TYPECondensed Matter Seminar
Speaker:Prof. Christopher Jarzynski
Affiliation:University of Maryland
Date:19.06.2012
Time:14:30
Location:Lidow Nathan Rosen (300)
Abstract:

The thermodynamic implications of information processing have recently received renewed attention, in contexts such as quantum information theory, the synthesis of artificial molecular machines, and feedback control in microscopic systems.  A question at the heart of this field is whether or not the Shannon entropy of a random string of data ought to be treated as a genuine thermodynamic entropy, with consequences for the conversion of heat into work. I will address this issue by describing a model system that operates as an autonomous Maxwell Demon.  This "demon" interacts with a thermal reservoir, a stream of bits, and a mass that can be lifted or lowered.  Its dynamics are modeled with thermodynamically consistent transition rates.
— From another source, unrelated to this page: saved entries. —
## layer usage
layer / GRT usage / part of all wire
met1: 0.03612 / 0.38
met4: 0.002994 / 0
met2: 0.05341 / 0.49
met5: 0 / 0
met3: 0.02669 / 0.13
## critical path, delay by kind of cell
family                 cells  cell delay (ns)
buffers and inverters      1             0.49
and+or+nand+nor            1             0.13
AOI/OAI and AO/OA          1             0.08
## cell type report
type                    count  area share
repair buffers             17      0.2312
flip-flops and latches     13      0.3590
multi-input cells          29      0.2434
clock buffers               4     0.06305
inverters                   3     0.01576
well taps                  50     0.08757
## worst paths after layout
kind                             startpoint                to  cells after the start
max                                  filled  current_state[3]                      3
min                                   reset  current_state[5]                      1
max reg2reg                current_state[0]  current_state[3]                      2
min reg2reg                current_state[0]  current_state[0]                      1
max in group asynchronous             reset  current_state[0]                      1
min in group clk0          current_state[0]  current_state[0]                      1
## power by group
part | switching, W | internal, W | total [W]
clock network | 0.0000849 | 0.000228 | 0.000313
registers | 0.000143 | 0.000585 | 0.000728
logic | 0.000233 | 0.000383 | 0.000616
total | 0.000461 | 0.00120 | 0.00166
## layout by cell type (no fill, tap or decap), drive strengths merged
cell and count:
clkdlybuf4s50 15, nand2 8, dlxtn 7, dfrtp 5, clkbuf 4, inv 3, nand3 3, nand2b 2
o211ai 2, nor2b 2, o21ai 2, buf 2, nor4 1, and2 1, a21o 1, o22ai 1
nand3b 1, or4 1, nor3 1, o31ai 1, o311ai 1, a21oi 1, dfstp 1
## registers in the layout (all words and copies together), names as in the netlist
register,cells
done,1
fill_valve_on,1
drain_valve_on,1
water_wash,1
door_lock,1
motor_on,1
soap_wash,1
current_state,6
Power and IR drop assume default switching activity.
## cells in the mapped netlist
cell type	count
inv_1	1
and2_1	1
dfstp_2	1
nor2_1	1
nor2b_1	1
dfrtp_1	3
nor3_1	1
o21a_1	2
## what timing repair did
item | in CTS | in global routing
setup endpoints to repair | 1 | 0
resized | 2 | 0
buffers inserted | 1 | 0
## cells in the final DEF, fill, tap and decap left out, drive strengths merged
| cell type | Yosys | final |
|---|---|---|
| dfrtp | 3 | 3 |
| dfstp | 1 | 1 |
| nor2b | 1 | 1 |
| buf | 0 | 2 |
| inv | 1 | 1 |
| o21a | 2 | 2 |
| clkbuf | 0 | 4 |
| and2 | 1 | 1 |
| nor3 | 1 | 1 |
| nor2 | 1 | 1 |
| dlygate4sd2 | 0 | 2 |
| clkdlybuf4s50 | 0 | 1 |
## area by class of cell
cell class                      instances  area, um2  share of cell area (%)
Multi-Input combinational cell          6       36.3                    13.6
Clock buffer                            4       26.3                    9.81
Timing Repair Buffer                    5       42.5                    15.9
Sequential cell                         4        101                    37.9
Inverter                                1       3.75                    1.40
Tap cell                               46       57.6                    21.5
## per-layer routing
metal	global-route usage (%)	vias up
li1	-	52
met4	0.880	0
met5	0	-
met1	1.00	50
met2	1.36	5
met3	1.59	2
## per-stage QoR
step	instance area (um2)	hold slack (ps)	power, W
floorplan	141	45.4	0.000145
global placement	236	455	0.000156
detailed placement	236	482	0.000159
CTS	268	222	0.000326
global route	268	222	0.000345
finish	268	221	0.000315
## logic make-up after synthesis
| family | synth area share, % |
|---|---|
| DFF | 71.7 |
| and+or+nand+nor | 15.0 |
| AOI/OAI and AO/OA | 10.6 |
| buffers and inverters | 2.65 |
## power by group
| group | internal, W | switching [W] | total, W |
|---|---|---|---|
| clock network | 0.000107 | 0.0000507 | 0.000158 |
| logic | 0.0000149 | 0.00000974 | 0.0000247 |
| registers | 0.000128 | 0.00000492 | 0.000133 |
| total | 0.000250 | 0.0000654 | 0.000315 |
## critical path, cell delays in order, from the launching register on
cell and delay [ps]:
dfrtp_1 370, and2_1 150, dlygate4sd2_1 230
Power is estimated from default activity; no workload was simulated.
==> design/flow/run.sh <==
#!/bin/bash
# OpenROAD 26Q1-2900-gdf79404cd8, Yosys 0.63+post, stock flow scripts
make -C /OpenROAD-flow-scripts/flow DESIGN_CONFIG=/design/flow/config.mk WORK_HOME=/design/flow/orfs finish
==> design/flow/config.mk <==
export PLATFORM = sky130hd
export DESIGN_NAME = seq_1011
export DESIGN_NICKNAME = seq_1011
export VERILOG_FILES = /design/flow/design.v
export SDC_FILE = /design/flow/constraint.sdc
export NUM_CORES = 4
export LEC_CHECK = 1
export CORE_AREA = 10 10 70 70
export DIE_AREA = 0 0 80 80
==> design/flow/constraint.sdc <==
current_design seq_1011

set clk_period 1.0
set clk_io_pct 0.2

create_clock -name clk0 -period $clk_period [get_ports {clk}]

set non_clock_inputs [all_inputs -no_clocks]
set_input_delay [expr $clk_period * $clk_io_pct] -clock clk0 $non_clock_inputs
set_output_delay [expr $clk_period * $clk_io_pct] -clock clk0 [all_outputs]
`flow/design.v`:
```
module alu(
    input   [5: 0]  alu_op,
    input   [31: 0] input_data1,     
    input   [31: 0] input_data2,     
    input           rst_n,
    output  [31: 0] output_result,
    output          equal_mov
);
    reg [31: 0] result;
    reg         equal;
    reg [31: 0] temp;
    assign output_result = result;
    assign equal_mov = equal;
    always@ (*) begin
        if(!rst_n) begin
            result = 32'b0;
            temp = 32'b0;
        end
        else begin
            case(alu_op[5: 0])
                6'b100000 :  result = input_data1 + input_data2;
                6'b100010 :  result = input_data1 - input_data2;
                6'b100100 :  result = input_data1 & input_data2;
                6'b100101  :  result = input_data1 | input_data2;
                6'b100110 :  result = input_data1 ^ input_data2;
                6'b101010 :  result = (input_data1 < input_data2) ? 32'h00000001 : 32'h00000000;
                6'b001010:  result = (input_data2 == 0) ? input_data1 : 32'h00000000;
                6'b000000 :  result = input_data1 << input_data2;     
                6'b000101 :  begin
                            result = (input_data2 << 2) + input_data1;
                            equal = (input_data1 - input_data2)? 1 : 0;
                        end
                6'b000010   :  begin
                            temp = input_data2 << 2;
                            result = {input_data1[31: 26], temp[25: 0]};
                        end
                default : begin      
                                result = input_data1 + input_data2;
                          end
            endcase
        end
    end
endmodule
module exetest(
    input            rst_n,
    input   [5: 0]   alu_op,
    input   [31: 0]  mux41_input_1, mux41_input_2,
    output           euqal_mov,
    output  [31: 0]  alu_output
);
    wire    [31: 0] mux_sll_out;
    alu u_alu(
        .alu_op(alu_op),
        .input_data1(mux41_input_1),
        .input_data2(mux41_input_2),
        .rst_n(rst_n),
        .output_result(alu_output),
        .equal_mov(euqal_mov)
    );
endmodule
```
The steady-state behavior of the model can be solved exactly, and this solution is used to construct the nonequilibrium phase diagram as a function of the model parameters.  The demon can act either as an engine, converting heat to work (lifting the mass) while writing information to the stream of bits; or as an eraser, using the energy of the falling mass to erase information in the bit stream.  The model offers a simple paradigm for exploring the interplay between heat, work and information in small systems.